Monday, February 8, 2010

What's in a Name - Le Lapin Agile

Le Lapin Agile

Just when you think you knew it!

Montmartre of the late C19 has always had the strongest fascination for me, particularly the establishments that emerged there to meet certain of the shall we say more basic needs of intellectuals, artists, writers, the upper classes, politicians and so on.

While these venues presented genuine artists, such as the cabaret singer Yvette Guilbert ...

Henri Toulouse-Lautrec 'Yvette Guilbert' 1894

... many of the 'performers' had parallel careers as persons of easy virtue, like the famed Can Can dancer La Goulue (Louise Weber, 1866-1929) ...


... who was the undisputed and highly paid star of the Le Moulin Rouge ...


Other similar music halls in Montmartre were Le Moulin Radet ...


... and Le Moulin de la Galette ...

Le Moulin de la Galette 1885


Vincent van Gogh 'Le Moulin de la Galette' (1886)

Other watering holes of the demi monde were cafes, such as Le Chat Noir ...



... and Le Lapin Agile ...

Le Lapin Agile 1880-1890

Le Lapin Agile with the proprietor, Frédéric Gerard, aka le père Frédé, playing the guitar (c1905)

Now - slowly slowly - we're getting to the point of the post!

In 1875, a sign was painted for 'Le Cabaret des Assassins' at 22 rur des Saules in Montmartre.

It showed a rabbit jumping out of a saucepan. Hence, I thought, the name of the cafe - agility does of course keep rabbits out of cooking utensils and off dinner tables, yeah?

However ... the painter's name was Andre Gill and so locals gradually began to call the cafe 'Le Lapin à Gill' (Gill's rabbit) - which I imagine evolved, as things do, into 'Le Lapin Agile' (the nimble rabbit. Though perhaps both meanings were intended at the outset.

At the century turned over, the 'Le Cabaret Au Lapin Agile' was attracting artists and writers, such as Picasso, Utrillo and Apollinaire. Who often recorded the goings on. Classic Montmartre stuff.

Pablo Picasso 'Au Lapin Agile' (1905)

Now, I very much like the notion of time travelling back - even just for a moment - to any or all of these establishments.

And it seemed momentarily possible this morning when I came across a tiny piece of early C20 French film.

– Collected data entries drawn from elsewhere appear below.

[config.mk]
export PLATFORM = sky130hd
export DESIGN_NAME = slice_controller
export DESIGN_NICKNAME = d
export VERILOG_FILES = /design/src/rtl/slice_controller.sv
export SDC_FILE = /design/constraint.sdc
export NUM_CORES = 1
export LEC_CHECK = 0
export ABC_AREA = 1
export CAP_MARGIN = 20
export CELL_PAD_IN_SITES_DETAIL_PLACEMENT = 0
export CELL_PAD_IN_SITES_GLOBAL_PLACEMENT = 2
export CORE_MARGIN = 2
export CORE_UTILIZATION = 28
export DETAILED_ROUTE_END_ITERATION = 16
export PLACE_DENSITY = 0.86
export SLEW_MARGIN = 10
export SYNTH_ARGS = -nofsm -noshare
export SYNTH_HDL_FRONTEND = slang
export SYNTH_SLANG_ARGS = --single-unit
[constraint.sdc]
create_clock -name clk_in -period 4.1 [get_ports clk_in]
set_clock_uncertainty 0.1 [all_clocks]
set_input_delay 0.41 -clock clk_in [delete_from_list [all_inputs] [get_ports clk_in]]
set_output_delay 0.41 -clock clk_in [all_outputs]
set_load 0.005 [all_outputs]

It shows a bunch of people in Montmartre walking past 'Le Rat Mort' (the dead rat) ...


... and then we see the briefest camera shot of Gill's sign through the branches of a tree, an image in which we can just make out the legs of the infamous rabbit as it leaps out of a pan sitting on a bottle strewn table ...


Or are we alternatively looking at an early form of Rorschach inkblot test!

The footage then leads into the outside front patio of Le Lapin Agile, with its benches and tables just as pictured in the photograph and painting above. But with with the addition of a maid, a small donkey, and the patron's dog. The requisite writers/painters/poets/whatever are there cogitating away round a table in the background ...


The capped man in the middle ground tries not too successfully to drive the donkey out of frame with a little cane ...


Finally we have the patron himself, Frédéric Gerard, known as le père Frédé ...


... with his back against open window shutters and puffing away on his pipe, for all the world a dead ringer for Santa Claus.

Ok, I'm just going to step into my tardis ... and while I'm away ...

video

... I hope you'll enjoy this just half as much as I did making it!

1 comment:

  1. Hi there - thank you for the lovely post on The Lapin Agile. Can you tell me where you found the footage???? It's amazing!